The E253A/K mutants were tested to assess the consequences of side chain removal or charge reversal. Interestingly, both mutations affect the interaction with Cdc42 with 5.5- and 8-fold weaker binding, respectively, but with virtually no effect on the binding of RhoA. The effect on catalysis on Cdc42 is less significant with only about 2.7-fold decrease of kcat/KM.
The N225A was designed to assess the effect of loss of side chain. This mutation causes approximately 2-fold decrease in Ka for both RhoA and Cdc42. The effect on kcat/KM is negligible for RhoA but it produces much larger, 6.6-fold, decrease of catalytic efficiency in case of Cdc42.
The impact of mutations within Patch III
The V338A/L and I358A mutations have a moderate impact on GAPGraf ability to bind RhoA and Cdc42. Val338 is highly conserved among many RhoGAPs, although the position is often occupied by Ile.
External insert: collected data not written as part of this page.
## src/rtl/ofdm_periodic_framer.sv

```systemverilog
// ofdm_periodic_framer
// Sits between the Schmidl-Cox timing block and the FFT. After an accepted
// trigger it drops a programmable offset. It then forwards frame_len-sample
// frames terminated by tlast. Between frames it strips gap_len samples of
// cyclic prefix. This repeats for max_frames frames. Settings are held in
// shadow registers and copied to the active set only when a trigger is
// accepted.
module ofdm_periodic_framer #(
  parameter int WIDTH   = 32,
  parameter int LEN_W   = 16,
  parameter int CNT_W   = 8,
  parameter int SR_BASE = 130
) (
  input  logic             ce_clk,
  input  logic             ce_rst_n,
  input  logic             set_stb,
  input  logic [7:0]       set_addr,
  input  logic [31:0]      set_data,
  input  logic [WIDTH-1:0] i_tdata,
  input  logic             i_tuser,
  input  logic             i_tvalid,
  output logic             i_tready,
  output logic [WIDTH-1:0] o_tdata,
  output logic             o_tlast,
  output logic             o_tvalid,
  input  logic             o_tready,
  output logic             busy,
  output logic [CNT_W-1:0] frame_idx
);

  typedef enum logic [1:0] {
    IDLE   = 2'd0,
    OFFSET = 2'd1,
    FRAME  = 2'd2,
    GAP    = 2'd3
  } state_t;

  localparam logic [7:0]       ADDR_FRAME_LEN  = 8'(SR_BASE);
  localparam logic [7:0]       ADDR_GAP_LEN    = 8'(SR_BASE + 1);
  localparam logic [7:0]       ADDR_OFFSET     = 8'(SR_BASE + 2);
  localparam logic [7:0]       ADDR_MAX_FRAMES = 8'(SR_BASE + 3);
  localparam logic [LEN_W-1:0] LEN_ZERO        = LEN_W'(0);
  localparam logic [LEN_W-1:0] LEN_ONE         = LEN_W'(1);
  localparam logic [CNT_W-1:0] CNT_ZERO        = CNT_W'(0);
  localparam logic [CNT_W-1:0] CNT_ONE         = CNT_W'(1);

  state_t             state_r;
  logic [LEN_W-1:0]   frame_len_sh_r, gap_len_sh_r, offset_sh_r;
  logic [CNT_W-1:0]   max_frames_sh_r;
  logic [LEN_W-1:0]   frame_len_r, gap_len_r, offset_r;
  logic [CNT_W-1:0]   max_frames_r;
  logic [LEN_W-1:0]   cnt_r;
  logic [CNT_W-1:0]   frame_idx_r;
  logic               busy_r;
  logic [WIDTH-1:0]   o_tdata_r;
  logic               o_tlast_r;
  logic               o_tvalid_r;

  logic               in_ready_s;
  logic               consume_s;
  logic               trig_s;
  logic               fwd_s;
  logic               fwd_last_s;
  logic               done_s;
  logic [LEN_W-1:0]   cur_len_s;
  logic [LEN_W-1:0]   cur_gap_s;
  logic [LEN_W-1:0]   cur_pos_s;
  logic [CNT_W-1:0]   cur_max_s;
  logic [CNT_W-1:0]   cur_idx_s;
  state_t             eof_state_s;
  logic               unused_set_data_s;

  // Upper settings bits carry no register content.
  assign unused_set_data_s = ^set_data[31:LEN_W];

  assign i_tready  = in_ready_s;
  assign consume_s = i_tvalid && in_ready_s;
  assign o_tdata   = o_tdata_r;
  assign o_tlast   = o_tlast_r;
  assign o_tvalid  = o_tvalid_r;
  assign busy      = busy_r;
  assign frame_idx = frame_idx_r;

  // Input ready: only FRAME applies backpressure; other states drop samples.
  always_comb begin
    in_ready_s = 1'b1;
    if (state_r == FRAME) begin
      in_ready_s = !o_tvalid_r || o_tready;
    end else begin
      in_ready_s = 1'b1;
    end
  end

  // Trigger/forward decode; on a trigger the shadow set is the one in force.
  always_comb begin
    trig_s = (state_r == IDLE) && consume_s && i_tuser &&
             (frame_len_sh_r != LEN_ZERO) && (max_frames_sh_r != CNT_ZERO);
    if (trig_s) begin
      cur_len_s = frame_len_sh_r;
      cur_gap_s = gap_len_sh_r;
      cur_max_s = max_frames_sh_r;
      cur_idx_s = CNT_ZERO;
      cur_pos_s = LEN_ZERO;
    end else begin
      cur_len_s = frame_len_r;
      cur_gap_s = gap_len_r;
      cur_max_s = max_frames_r;
      cur_idx_s = frame_idx_r;
      cur_pos_s = cnt_r;
    end
    fwd_s      = ((state_r == FRAME) && consume_s) || (trig_s && (offset_sh_r == LEN_ZERO));
    fwd_last_s = fwd_s && (cur_pos_s == (cur_len_s - LEN_ONE));
    done_s     = fwd_last_s && ((cur_idx_s + CNT_ONE) == cur_max_s);
    if (done_s) begin
      eof_state_s = IDLE;
    end else if (cur_gap_s == LEN_ZERO) begin
      eof_state_s = FRAME;
    end else begin
      eof_state_s = GAP;
    end
  end

  // Shadow settings registers written from the settings bus.
  always_ff @(posedge ce_clk or negedge ce_rst_n) begin
    if (!ce_rst_n) begin
      frame_len_sh_r  <= LEN_W'(64);
      gap_len_sh_r    <= LEN_W'(16);
      offset_sh_r     <= LEN_ZERO;
      max_frames_sh_r <= CNT_ONE;
    end else if (set_stb) begin
      case (set_addr)
        ADDR_FRAME_LEN:  frame_len_sh_r  <= set_data[LEN_W-1:0];
        ADDR_GAP_LEN:    gap_len_sh_r    <= set_data[LEN_W-1:0];
        ADDR_OFFSET:     offset_sh_r     <= set_data[LEN_W-1:0];
        ADDR_MAX_FRAMES: max_frames_sh_r <= set_data[CNT_W-1:0];
        default:         frame_len_sh_r  <= frame_len_sh_r;
      endcase
    end else begin
      frame_len_sh_r <= frame_len_sh_r;
    end
  end

  // Main sequencing FSM: offset drop, frame forwarding, gap strip.
  always_ff @(posedge ce_clk or negedge ce_rst_n) begin
    if (!ce_rst_n) begin
      state_r      <= IDLE;
      frame_len_r  <= LEN_ZERO;
      gap_len_r    <= LEN_ZERO;
      offset_r     <= LEN_ZERO;
      max_frames_r <= CNT_ZERO;
      cnt_r        <= LEN_ZERO;
      frame_idx_r  <= CNT_ZERO;
      busy_r       <= 1'b0;
    end else begin
      case (state_r)
        IDLE: begin
          if (trig_s) begin
            frame_len_r  <= frame_len_sh_r;
            gap_len_r    <= gap_len_sh_r;
            offset_r     <= offset_sh_r;
            max_frames_r <= max_frames_sh_r;
            frame_idx_r  <= CNT_ZERO;
            if (offset_sh_r == LEN_ZERO) begin
              // Trigger sample is frame sample 0 (may also be the last one).
              if (fwd_last_s) begin
                state_r     <= eof_state_s;
                cnt_r       <= LEN_ZERO;
                busy_r      <= !done_s;
                frame_idx_r <= done_s ? CNT_ZERO : CNT_ONE;
              end else begin
                state_r <= FRAME;
                cnt_r   <= LEN_ONE;
                busy_r  <= 1'b1;
              end
            end else if (offset_sh_r == LEN_ONE) begin
              // The trigger itself was the only sample to drop.
              state_r <= FRAME;
              cnt_r   <= LEN_ZERO;
              busy_r  <= 1'b1;
            end else begin
              state_r <= OFFSET;
              cnt_r   <= LEN_ONE;
              busy_r  <= 1'b1;
            end
          end else begin
            busy_r <= 1'b0;
          end
        end
        OFFSET: begin
          if (consume_s) begin
            if (cnt_r == (offset_r - LEN_ONE)) begin
              state_r <= FRAME;
              cnt_r   <= LEN_ZERO;
            end else begin
              cnt_r <= cnt_r + LEN_ONE;
            end
          end else begin
            cnt_r <= cnt_r;
          end
        end
        FRAME: begin
          if (consume_s) begin
            if (fwd_last_s) begin
              state_r <= eof_state_s;
              cnt_r   <= LEN_ZERO;
              busy_r  <= !done_s;
              if (!done_s) begin
                frame_idx_r <= frame_idx_r + CNT_ONE;
              end else begin
                frame_idx_r <= frame_idx_r;
              end
            end else begin
              cnt_r <= cnt_r + LEN_ONE;
            end
          end else begin
            cnt_r <= cnt_r;
          end
        end
        GAP: begin
          if (consume_s) begin
            if (cnt_r == (gap_len_r - LEN_ONE)) begin
              state_r <= FRAME;
              cnt_r   <= LEN_ZERO;
            end else begin
              cnt_r <= cnt_r + LEN_ONE;
            end
          end else begin
            cnt_r <= cnt_r;
          end
        end
        default: begin
          state_r <= IDLE;
          cnt_r   <= LEN_ZERO;
          busy_r  <= 1'b0;
        end
      endcase
    end
  end

  // Output register stage: load on forward, clear valid once drained.
  always_ff @(posedge ce_clk or negedge ce_rst_n) begin
    if (!ce_rst_n) begin
      o_tdata_r  <= {WIDTH{1'b0}};
      o_tlast_r  <= 1'b0;
      o_tvalid_r <= 1'b0;
    end else if (fwd_s) begin
      o_tdata_r  <= i_tdata;
      o_tlast_r  <= fwd_last_s;
      o_tvalid_r <= 1'b1;
    end else if (o_tready) begin
      o_tvalid_r <= 1'b0;
    end else begin
      o_tvalid_r <= o_tvalid_r;
    end
  end

endmodule

```

## config.mk

```make
export PLATFORM = sky130hd
export DESIGN_NAME = ofdm_periodic_framer
export DESIGN_NICKNAME = d
export VERILOG_FILES = /design/src/rtl/ofdm_periodic_framer.sv
export SDC_FILE = /design/constraint.sdc
export NUM_CORES = 1
export LEC_CHECK = 0
export ABC_AREA = 1
export CORE_ASPECT_RATIO = 1.2
export CORE_MARGIN = 5
export CORE_UTILIZATION = 35
export CTS_CLUSTER_DIAMETER = 60
export CTS_CLUSTER_SIZE = 40
export DETAILED_ROUTE_END_ITERATION = 10
export HOLD_SLACK_MARGIN = 0.02
export SYNTH_ARGS = -nofsm -noshare
export SYNTH_HDL_FRONTEND = slang
export SYNTH_SLANG_ARGS = --single-unit
```

## constraint.sdc

```tcl
create_clock -name ce_clk -period 3.5 [get_ports ce_clk]
set_clock_uncertainty 0.1 [all_clocks]
set_input_delay 0.7 -clock ce_clk [delete_from_list [all_inputs] [get_ports ce_clk]]
set_output_delay 0.7 -clock ce_clk [all_outputs]
set_load 0.02 [all_outputs]
```

**Yosys cells after proc, flatten, opt, wreduce, memory -nomap -nowiden**

Index checks and enable logic that the tools add are counted.

- Register bits after elaboration: 173
- Output and inout port bits: 44
- Word-level logic and storage cells: 116
- Input port bits: 78

- $add $sub $neg: 6
- Equality and inequality tests: 20
- Muxes and demuxes: 46
- Reductions and logical operators: 29

Operators with widths:

| cell | number |
|---|---|
| 16-bit 2-to-1 mux | 11 |
| 16-bit case mux with 4 select lines | 1 |
| 16-bit equality test | 3 |
| 8-bit 2-to-1 mux | 6 |
| 16-bit by 1-bit subtractor with 16-bit output (second input constant) | 3 |
| 8-bit equality test (second input constant) | 4 |
| 16-bit logical NOT | 2 |
| 2-bit 2-to-1 mux | 11 |
| 16-bit by 1-bit adder with 16-bit output (second input constant) | 1 |
| 8-bit by 1-bit adder with 8-bit output (second input constant) | 2 |
| 16-bit by 1-bit equality test with 1-bit output (second input constant) | 1 |
| 2-bit inequality test (second input constant) | 8 |
| 8-bit case mux with 2 select lines | 1 |
| 16-bit nonzero test | 1 |
| 1-bit 2-to-1 mux | 14 |
| 2-bit AND reduction | 5 |
| 1-bit logical AND | 9 |
| 8-bit equality test | 1 |
| 2-bit case mux with 4 select lines | 1 |
| 8-bit nonzero test | 1 |
| 7-bit AND reduction | 1 |
| 5-bit AND reduction | 1 |
| 2-bit equality test (second input constant) | 2 |
| 4-bit AND reduction | 1 |
| other kinds (7) | 10 |

**Logic depth before layout (Yosys ltp)**

- Word-level depth: 18
- Gate-level depth with buffers: 28
- Depth with buffers taken out: 25

**Worst setup path after synthesis**

No wires, ideal clock.

- Path type: input -> register
- From: in i_tuser
- To: reg frame_idx_r[1] (netlist: frame_idx[1])
- Buffers on the path: 7
- Setup time: 0.076 ns
- Required time: 3.324 ns
- Stages on the path: 25
- Path slack: -0.280 ns
- Arrival: 3.603 ns
- Cells stage by stage: inv_1 -> nor2_8 -> nand3_4 -> buf_6 -> buf_8 -> buf_6 -> buf_2 -> buf_2 -> clkbuf_1 -> nand2_1 -> inv_1 -> ha_1 -> nand4_1 -> xor2_1 -> o21ai_0 -> nor2_1 -> nand4_1 -> o21ai_0 -> o211ai_1 -> nor2_1 -> nand3_2 -> nand3_2 -> buf_6 -> nand2_1 -> o21ai_1

- Longest elaborated chain between the ends: 10
- Elaborated cells on any way between the ends: 19
- Classes of those cells: add/sub (2); eq/ne (5); mux (4); reduce/logical (8)

RTL lines:

| element | line | text |
|---|---|---|
| start, declared | 20 | `input logic i_tuser,` |
| 1-bit logical AND (*) (2 in a row) | 96 | `trig_s = (state_r == IDLE) && consume_s && i_tuser &&` |
| 1-bit logical AND (*) | 97 | `(frame_len_sh_r != LEN_ZERO) && (max_frames_sh_r != CNT_ZERO);` |
| 16-bit 2-to-1 mux | n/a |  |
| 16-bit by 1-bit subtractor with 16-bit output | 112 | `fwd_last_s = fwd_s && (cur_pos_s == (cur_len_s - LEN_ONE));` |
| 16-bit equality test | 112 |  |
| 1-bit logical AND | 112 |  |
| 1-bit logical AND | 113 | `done_s = fwd_last_s && ((cur_idx_s + CNT_ONE) == cur_max_s);` |
| 2-bit inequality test (no source line) | n/a |  |
| 5-bit AND reduction (no source line) (*) | n/a |  |
| end signal, assigned | 169 | `frame_idx_r <= done_s ? CNT_ZERO : CNT_ONE;` |
| end signal, assigned | 208 | `frame_idx_r <= frame_idx_r + CNT_ONE;` |
| end signal, assigned | 210 | `frame_idx_r <= frame_idx_r;` |
| end, declared | 53 | `logic [CNT_W-1:0] frame_idx_r;` |

Mark *: on every way between the ends. The rest lies on a longest branch, timed or not.
A chain may end at the register's enable or synchronous reset.

**Final worst setup path**

Same ends and word-level chain as after synthesis.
On the other hand, Ile358 is found in the variable C-terminal portion of the sequence which shows poor similarity to other GAPs, precluding credible sequence alignment. Both residues are in the center of a hydrophobic surface patch which packs between the Switch I and Switch II fragments of RhoA, and specifically Tyr66, Leu69, Val38 and Phe39 in RhoA (all these residues are conserved in Cdc42) The truncation of Ile358 to Ala resulted in 2.5-fold decrease in association constant and 4 to 5-fold reduced values of kcat/KM for the interaction with Cdc42 and RhoA. Insertion of negatively charged Glu in position of Ile358 is significantly more unfavorable, leading to about ~20-fold decrease in the Ka values for both GTPases and lack of catalytic activity. Substitution of Val338 with Ala results in a 6-fold decrease of the association constant for the interaction with both GTPases, and a moderate decrease in kcat/KM. A similar effect is observed for the V338L mutant.